**YOUR OBJECTIVE**
Only one stretch of the data below is needed. Output the lines from the one with "## run 2: how" up to and including the one with "cloned: 3 / 0", exactly as they stand.

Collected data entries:
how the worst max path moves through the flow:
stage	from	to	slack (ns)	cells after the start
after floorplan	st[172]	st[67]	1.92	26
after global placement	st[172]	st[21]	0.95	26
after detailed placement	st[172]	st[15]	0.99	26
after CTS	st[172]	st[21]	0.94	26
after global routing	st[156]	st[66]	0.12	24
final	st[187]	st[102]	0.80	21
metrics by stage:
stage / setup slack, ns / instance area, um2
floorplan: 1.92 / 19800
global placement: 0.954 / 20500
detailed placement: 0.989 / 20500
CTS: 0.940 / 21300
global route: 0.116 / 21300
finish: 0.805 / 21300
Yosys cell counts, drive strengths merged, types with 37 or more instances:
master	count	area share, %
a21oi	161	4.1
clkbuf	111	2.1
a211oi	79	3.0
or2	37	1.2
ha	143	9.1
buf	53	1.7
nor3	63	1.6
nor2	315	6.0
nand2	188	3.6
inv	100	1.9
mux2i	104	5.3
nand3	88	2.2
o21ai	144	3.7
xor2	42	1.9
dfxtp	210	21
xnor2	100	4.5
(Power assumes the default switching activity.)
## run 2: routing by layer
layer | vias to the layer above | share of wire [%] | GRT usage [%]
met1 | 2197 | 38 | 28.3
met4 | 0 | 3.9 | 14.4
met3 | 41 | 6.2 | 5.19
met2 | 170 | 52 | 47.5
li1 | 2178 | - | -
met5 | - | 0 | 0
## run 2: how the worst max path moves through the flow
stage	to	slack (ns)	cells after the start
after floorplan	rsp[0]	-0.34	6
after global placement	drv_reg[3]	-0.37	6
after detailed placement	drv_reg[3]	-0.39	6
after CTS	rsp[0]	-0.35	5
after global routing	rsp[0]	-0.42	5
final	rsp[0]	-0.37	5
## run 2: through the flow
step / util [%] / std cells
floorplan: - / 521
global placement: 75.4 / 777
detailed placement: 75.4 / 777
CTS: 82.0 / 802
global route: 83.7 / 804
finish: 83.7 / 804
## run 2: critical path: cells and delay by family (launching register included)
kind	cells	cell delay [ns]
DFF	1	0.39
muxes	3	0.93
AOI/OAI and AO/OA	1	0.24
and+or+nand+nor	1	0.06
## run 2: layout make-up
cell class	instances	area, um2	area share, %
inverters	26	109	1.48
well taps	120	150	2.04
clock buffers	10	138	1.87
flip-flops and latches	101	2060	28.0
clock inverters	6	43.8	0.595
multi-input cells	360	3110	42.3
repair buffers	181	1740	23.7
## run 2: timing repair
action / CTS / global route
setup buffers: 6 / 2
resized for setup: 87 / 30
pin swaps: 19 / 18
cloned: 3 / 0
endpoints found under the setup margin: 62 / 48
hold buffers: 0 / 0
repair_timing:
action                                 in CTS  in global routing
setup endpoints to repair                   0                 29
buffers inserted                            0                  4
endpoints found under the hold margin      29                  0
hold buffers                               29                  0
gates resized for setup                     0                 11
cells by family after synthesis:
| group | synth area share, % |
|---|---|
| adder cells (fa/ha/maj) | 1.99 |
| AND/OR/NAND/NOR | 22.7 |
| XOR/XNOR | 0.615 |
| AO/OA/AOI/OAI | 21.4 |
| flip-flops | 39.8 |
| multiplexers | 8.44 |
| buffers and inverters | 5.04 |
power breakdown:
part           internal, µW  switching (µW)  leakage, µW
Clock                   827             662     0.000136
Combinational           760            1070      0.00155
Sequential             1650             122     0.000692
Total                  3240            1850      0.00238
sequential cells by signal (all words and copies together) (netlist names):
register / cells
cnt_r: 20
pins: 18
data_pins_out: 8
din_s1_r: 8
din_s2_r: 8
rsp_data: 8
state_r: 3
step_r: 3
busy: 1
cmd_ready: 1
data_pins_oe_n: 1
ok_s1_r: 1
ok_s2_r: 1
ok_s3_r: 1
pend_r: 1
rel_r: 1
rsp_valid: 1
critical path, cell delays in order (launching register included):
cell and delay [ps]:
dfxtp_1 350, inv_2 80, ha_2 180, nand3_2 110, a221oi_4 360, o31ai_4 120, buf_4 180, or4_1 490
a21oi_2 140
[src/gpc_pkg.sv]
`default_nettype none
package gpc_pkg;
    localparam int NPORT = 4;
    localparam int NPIN = 8;
    localparam int NGROUP = 4;
    localparam int PORT_STRIDE = 3;
    // Per-port registers
    localparam logic [7:0] ADR_PIN_BASE = 8'h20;
    localparam logic [7:0] ADR_DIR_BASE = 8'h21;
    localparam logic [7:0] ADR_LAT_BASE = 8'h22;
    // Interrupt and control registers
    localparam logic [7:0] ADR_MCU_CTRL = 8'h35;
    localparam logic [7:0] ADR_EXT_FLAG = 8'h3C;
    localparam logic [7:0] ADR_EXT_MASK = 8'h3D;
    localparam logic [7:0] ADR_SENSE = 8'h69;
    localparam logic [7:0] ADR_PIN_CHANGE_MASK_GROUP0 = 8'h6B;
    localparam logic [7:0] ADR_PIN_CHANGE_MASK_GROUP1 = 8'h6C;
    localparam logic [7:0] ADR_PIN_CHANGE_MASK_GROUP2 = 8'h6D;
    localparam logic [7:0] ADR_PIN_CHANGE_MASK_GROUP3 = 8'h73;
    // Field positions, valid masks, reset value and sense codes
    localparam int IRQ0_BIT = 0;
    localparam int PC_BIT_BASE = 4;
    localparam int PUD_BIT = 4;
    localparam logic [7:0] EXT_MASK_VALID = 8'hF1;
    localparam logic [7:0] PIN_CHANGE_MASK_GROUP3_VALID = 8'h7F;
    localparam logic [7:0] RESET_BYTE = 8'h00;
    typedef enum logic [1:0] {
        SENSE_LOW = 2'b00,
        SENSE_ANY = 2'b01,
        SENSE_FALL = 2'b10,
        SENSE_RISE = 2'b11
    } gpc_sense_e;
endpackage
`default_nettype wire

[src/gpc_sync.sv]
`timescale 1ns/1ns
`default_nettype none
module gpc_sync #(
    parameter int WIDTH = 8
) (
    // Clock
    input wire logic clk,
    // Data
    input wire logic [WIDTH-1:0] async_in,
    output logic [WIDTH-1:0] sync_out
);
    logic [WIDTH-1:0] meta;

    // Capture stage read only by the second stage
    always_ff @(posedge clk) begin
        meta <= async_in;
        sync_out <= meta;
    end
endmodule // gpc_sync
`default_nettype wire

[src/gpc_port.sv]
`timescale 1ns/1ns
`default_nettype none
module gpc_port (
    // Clock and reset
    input wire logic clk,
    input wire logic srst,
    // CPU I/O access
    input wire logic [7:0] io_addr,
    input wire logic [7:0] io_wdata,
    input wire logic io_we,
    input wire logic io_re,
    input wire logic io_bit_set,
    input wire logic io_bit_clr,
    input wire logic [2:0] io_bit_idx,
    output logic [7:0] io_rdata,
    // Interrupt handshake with the core
    input wire logic cpu_irq_global_en,
    input wire logic ext_irq0_ack,
    input wire logic [3:0] pc_irq_ack,
    output logic ext_irq0_req,
    output logic [3:0] pc_irq_req,
    // Pads
    input wire logic [31:0] pad_i,
    output logic [31:0] pad_o,
    output logic [31:0] pad_oe_n,
    output logic [31:0] pad_pu,
    input wire logic ext_irq0_line,
    // Alternate function overrides
    input wire logic [31:0] alt_en,
    input wire logic [31:0] alt_dir,
    input wire logic [31:0] alt_out
);
    logic [31:0] lat;
    logic [31:0] dir;
    logic [31:0] pin_lvl;
    logic [31:0] pin_prev;
    logic pin_primed;
    logic [3:0][7:0] pcmsk;
    logic [7:0] ext_mask;
    logic pullup_global_disable;
    gpc_pkg::gpc_sense_e sense;
    logic flag0;
    logic [3:0] pcif;
    logic irq0_lvl;
    logic irq0_prev;
    logic wr;
    logic [7:0] wmask;
    logic [7:0] wd;
    logic [7:0] next_rdata;
    logic irq0_ev;
    logic [3:0] pc_ev;
    logic level_mode;

    function automatic logic [7:0] port_addr(input logic [7:0] base, input int p);
        port_addr = base + 8'(gpc_pkg::PORT_STRIDE * p);
    endfunction

    function automatic logic [7:0] merge(input logic [7:0] old, input logic [7:0] m,
                                         input logic [7:0] d);
        merge = (old & ~m) | (d & m);
    endfunction

    // Pin and irq line synchronisers
    gpc_sync #(.WIDTH(32)) u_pin_sync (
        .clk(clk),
        .async_in(pad_i),
        .sync_out(pin_lvl)
    );

    gpc_sync #(.WIDTH(1)) u_irq_sync (
        .clk(clk),
        .async_in(ext_irq0_line),
        .sync_out(irq0_lvl)
    );

    // Bit operations become a masked write of one lane
    always_comb begin
        wr = io_we | io_bit_set | io_bit_clr;
        wmask = (io_bit_set | io_bit_clr) ? (8'h01 << io_bit_idx) : 8'hFF;
        wd = io_bit_set ? 8'hFF : (io_bit_clr ? 8'h00 : io_wdata);
    end

    // Port latch and direction registers
    for (genvar p = 0; p < gpc_pkg::NPORT; p++) begin : g_port
        always_ff @(posedge clk) begin
            if (srst) begin
                lat[p*8 +: 8] <= gpc_pkg::RESET_BYTE;
            end else if (wr && io_addr == port_addr(gpc_pkg::ADR_LAT_BASE, p)) begin
                lat[p*8 +: 8] <= merge(lat[p*8 +: 8], wmask, wd);
            end else if (wr && io_addr == port_addr(gpc_pkg::ADR_PIN_BASE, p)) begin
                lat[p*8 +: 8] <= lat[p*8 +: 8] ^ (wd & wmask);
            end
        end

        always_ff @(posedge clk) begin
            if (srst) begin
                dir[p*8 +: 8] <= gpc_pkg::RESET_BYTE;
            end else if (wr && io_addr == port_addr(gpc_pkg::ADR_DIR_BASE, p)) begin
                dir[p*8 +: 8] <= merge(dir[p*8 +: 8], wmask, wd);
            end
        end
    end

    // Pin-change masks
    always_ff @(posedge clk) begin
        if (srst) begin
            pcmsk <= '0;
        end else if (wr) begin
            if (io_addr == gpc_pkg::ADR_PIN_CHANGE_MASK_GROUP0) begin
                pcmsk[0] <= merge(pcmsk[0], wmask, wd);
            end else if (io_addr == gpc_pkg::ADR_PIN_CHANGE_MASK_GROUP1) begin
                pcmsk[1] <= merge(pcmsk[1], wmask, wd);
            end else if (io_addr == gpc_pkg::ADR_PIN_CHANGE_MASK_GROUP2) begin
                pcmsk[2] <= merge(pcmsk[2], wmask, wd);
            end else if (io_addr == gpc_pkg::ADR_PIN_CHANGE_MASK_GROUP3) begin
                pcmsk[3] <= merge(pcmsk[3], wmask, wd) & gpc_pkg::PIN_CHANGE_MASK_GROUP3_VALID;
            end
        end
    end

    // Enables, pull-up disable and sense control
    always_ff @(posedge clk) begin
        if (srst) begin
            ext_mask <= gpc_pkg::RESET_BYTE;
            pullup_global_disable <= 1'b0;
            sense <= gpc_pkg::SENSE_LOW;
        end else if (wr) begin
            if (io_addr == gpc_pkg::ADR_EXT_MASK) begin
                ext_mask <= merge(ext_mask, wmask, wd) & gpc_pkg::EXT_MASK_VALID;
            end else if (io_addr == gpc_pkg::ADR_MCU_CTRL) begin
                // Only the disable bit lives here; other control bits must not set it
                pullup_global_disable <= wmask[gpc_pkg::PUD_BIT] ? wd[gpc_pkg::PUD_BIT] : pullup_global_disable;
            end else if (io_addr == gpc_pkg::ADR_SENSE) begin
                sense <= gpc_pkg::gpc_sense_e'({wmask[1] ? wd[1] : sense[1],
                                                wmask[0] ? wd[0] : sense[0]});
            end
        end
    end

    // Change detection; the first sample after reset only primes the history
    always_ff @(posedge clk) begin
        if (srst) begin
            pin_primed <= 1'b0;
            pin_prev <= 32'h0000_0000;
            irq0_prev <= 1'b0;
        end else begin
            pin_primed <= 1'b1;
            pin_prev <= pin_lvl;
            irq0_prev <= irq0_lvl;
        end
    end

    always_comb begin
        level_mode = (sense == gpc_pkg::SENSE_LOW);
        irq0_ev = 1'b0;
        if (pin_primed) begin
            case (sense)
                gpc_pkg::SENSE_ANY: irq0_ev = irq0_lvl ^ irq0_prev;
                gpc_pkg::SENSE_FALL: irq0_ev = irq0_prev & ~irq0_lvl;
                gpc_pkg::SENSE_RISE: irq0_ev = irq0_lvl & ~irq0_prev;
                default: irq0_ev = 1'b0;
            endcase
        end
        for (int g = 0; g < gpc_pkg::NGROUP; g++) begin
            // Mask bit and group enable must both be set
            pc_ev[g] = pin_primed && ext_mask[gpc_pkg::PC_BIT_BASE + g]
                       && |((pin_lvl[g*8 +: 8] ^ pin_prev[g*8 +: 8]) & pcmsk[g]);
        end
    end

    // Flags: a new event wins over a clear in the same cycle
    always_ff @(posedge clk) begin
        if (srst) begin
            flag0 <= 1'b0;
        end else if (level_mode) begin
            flag0 <= 1'b0;
        end else if (irq0_ev) begin
            flag0 <= 1'b1;
        end else if (ext_irq0_ack
                     || (wr && io_addr == gpc_pkg::ADR_EXT_FLAG && wd[0] && wmask[0])) begin
            flag0 <= 1'b0;
        end
    end

    for (genvar g = 0; g < gpc_pkg::NGROUP; g++) begin : g_pcif
        always_ff @(posedge clk) begin
            if (srst) begin
                pcif[g] <= 1'b0;
            end else if (pc_ev[g]) begin
                pcif[g] <= 1'b1;
            end else if (pc_irq_ack[g] || (wr && io_addr == gpc_pkg::ADR_EXT_FLAG
                         && wd[gpc_pkg::PC_BIT_BASE + g] && wmask[gpc_pkg::PC_BIT_BASE + g])) begin
                pcif[g] <= 1'b0;
            end
        end
    end

    // Requests to the core
    always_ff @(posedge clk) begin
        if (srst) begin
            ext_irq0_req <= 1'b0;
            pc_irq_req <= 4'h0;
        end else begin
            // Level mode requests straight from the line, as the flag stays clear
            ext_irq0_req <= cpu_irq_global_en && ext_mask[gpc_pkg::IRQ0_BIT]
                            && (level_mode ? ~irq0_lvl : flag0);
            pc_irq_req <= {4{cpu_irq_global_en}} & ext_mask[7:4] & pcif;
        end
    end

    // Read data, registered
    always_comb begin
        next_rdata = 8'h00;
        if (io_addr == gpc_pkg::ADR_EXT_FLAG) begin
            next_rdata = {pcif, 3'h0, flag0};
        end else if (io_addr == gpc_pkg::ADR_EXT_MASK) begin
            next_rdata = ext_mask;
        end else if (io_addr == gpc_pkg::ADR_MCU_CTRL) begin
            next_rdata = 8'({7'h00, pullup_global_disable} << gpc_pkg::PUD_BIT);
        end else if (io_addr == gpc_pkg::ADR_SENSE) begin
            next_rdata = {6'h00, sense};
        end else if (io_addr == gpc_pkg::ADR_PIN_CHANGE_MASK_GROUP0) begin
            next_rdata = pcmsk[0];
        end else if (io_addr == gpc_pkg::ADR_PIN_CHANGE_MASK_GROUP1) begin
            next_rdata = pcmsk[1];
        end else if (io_addr == gpc_pkg::ADR_PIN_CHANGE_MASK_GROUP2) begin
            next_rdata = pcmsk[2];
        end else if (io_addr == gpc_pkg::ADR_PIN_CHANGE_MASK_GROUP3) begin
            next_rdata = pcmsk[3];
        end else begin
            for (int p = 0; p < gpc_pkg::NPORT; p++) begin
                if (io_addr == port_addr(gpc_pkg::ADR_PIN_BASE, p)) begin
                    next_rdata = pin_lvl[p*8 +: 8];
                end else if (io_addr == port_addr(gpc_pkg::ADR_DIR_BASE, p)) begin
                    next_rdata = dir[p*8 +: 8];
                end else if (io_addr == port_addr(gpc_pkg::ADR_LAT_BASE, p)) begin
                    next_rdata = lat[p*8 +: 8];
                end
            end
        end
    end

    always_ff @(posedge clk) begin
        if (srst) begin
            io_rdata <= 8'h00;
        end else if (io_re) begin
            io_rdata <= next_rdata;
        end
    end

    // Pad drivers; reset acts without a clock edge so pins float at once
    for (genvar n = 0; n < 32; n++) begin : g_pad
        logic eff_dir;
        logic eff_out;
        assign eff_dir = alt_en[n] ? alt_dir[n] : dir[n];
        assign eff_out = alt_en[n] ? alt_out[n] : lat[n];

        always_ff @(posedge clk or posedge srst) begin
            if (srst) begin
                pad_oe_n[n] <= 1'b1;
                pad_o[n] <= 1'b0;
                pad_pu[n] <= 1'b0;
            end else begin
                pad_oe_n[n] <= ~eff_dir;
                pad_o[n] <= eff_out;
                pad_pu[n] <= ~eff_dir & lat[n] & ~pullup_global_disable & ~alt_en[n];
            end
        end
    end

    // Checks
    a_irq0_edge_set: assert property (@(posedge clk) disable iff (srst)
        irq0_ev && !level_mode |=> flag0)
        else $error("irq0 flag not set after edge");

    a_irq0_level_clr: assert property (@(posedge clk) disable iff (srst)
        level_mode |=> !flag0)
        else $error("irq0 flag set in level mode");

    a_irq0_ack_clr: assert property (@(posedge clk) disable iff (srst)
        ext_irq0_ack && !irq0_ev |=> !flag0)
        else $error("irq0 flag survived acknowledge");

    a_irq0_req_out: assert property (@(posedge clk) disable iff (srst)
        cpu_irq_global_en && ext_mask[0] && flag0 && !level_mode |=> ext_irq0_req)
        else $error("irq0 request missing");

    a_pc_group_set: assert property (@(posedge clk) disable iff (srst)
        pc_ev[2] |=> pcif[2])
        else $error("group flag not set on armed change");

    a_msk3_top_zero: assert property (@(posedge clk) disable iff (srst)
        pcmsk[3][7] == 1'b0)
        else $error("group 3 mask bit 7 set");

    a_dir_bit_only: assert property (@(posedge clk) disable iff (srst)
        io_bit_set && !io_we && io_addr == gpc_pkg::ADR_DIR_BASE
        |=> dir[7:0] == ($past(dir[7:0]) | $past(wmask)))
        else $error("bit set disturbed other direction bits");

    a_pin_toggle_lat: assert property (@(posedge clk) disable iff (srst)
        io_we && !io_bit_set && !io_bit_clr && io_addr == gpc_pkg::ADR_PIN_BASE
        |=> lat[7:0] == ($past(lat[7:0]) ^ $past(io_wdata)))
        else $error("input register write did not toggle latch");

    a_pud_kills_pu: assert property (@(posedge clk) disable iff (srst)
        pullup_global_disable |=> pad_pu == 32'h0000_0000)
        else $error("pull-up on while globally disabled");

    a_out_drive: assert property (@(posedge clk) disable iff (srst)
        dir[0] && !alt_en[0] |=> !pad_oe_n[0] && pad_o[0] == $past(lat[0]))
        else $error("output pin not driving latch value");

    a_input_sync: assert property (@(posedge clk) disable iff (srst)
        ##2 pin_lvl == $past(pad_i, 2))
        else $error("pin level not two cycles behind pad");

    a_pc_req_out: assert property (@(posedge clk) disable iff (srst)
        cpu_irq_global_en && ext_mask[4] && pcif[0] |=> pc_irq_req[0])
        else $error("group 0 request missing");
endmodule // gpc_port
`default_nettype wire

**EXERCISE RESULT**
## run 2: how the worst max path moves through the flow
stage	to	slack (ns)	cells after the start
after floorplan	rsp[0]	-0.34	6
after global placement	drv_reg[3]	-0.37	6
after detailed placement	drv_reg[3]	-0.39	6
after CTS	rsp[0]	-0.35	5
after global routing	rsp[0]	-0.42	5
final	rsp[0]	-0.37	5
## run 2: through the flow
step / util [%] / std cells
floorplan: - / 521
global placement: 75.4 / 777
detailed placement: 75.4 / 777
CTS: 82.0 / 802
global route: 83.7 / 804
finish: 83.7 / 804
## run 2: critical path: cells and delay by family (launching register included)
kind	cells	cell delay [ns]
DFF	1	0.39
muxes	3	0.93
AOI/OAI and AO/OA	1	0.24
and+or+nand+nor	1	0.06
## run 2: layout make-up
cell class	instances	area, um2	area share, %
inverters	26	109	1.48
well taps	120	150	2.04
clock buffers	10	138	1.87
flip-flops and latches	101	2060	28.0
clock inverters	6	43.8	0.595
multi-input cells	360	3110	42.3
repair buffers	181	1740	23.7
## run 2: timing repair
action / CTS / global route
setup buffers: 6 / 2
resized for setup: 87 / 30
pin swaps: 19 / 18
cloned: 3 / 0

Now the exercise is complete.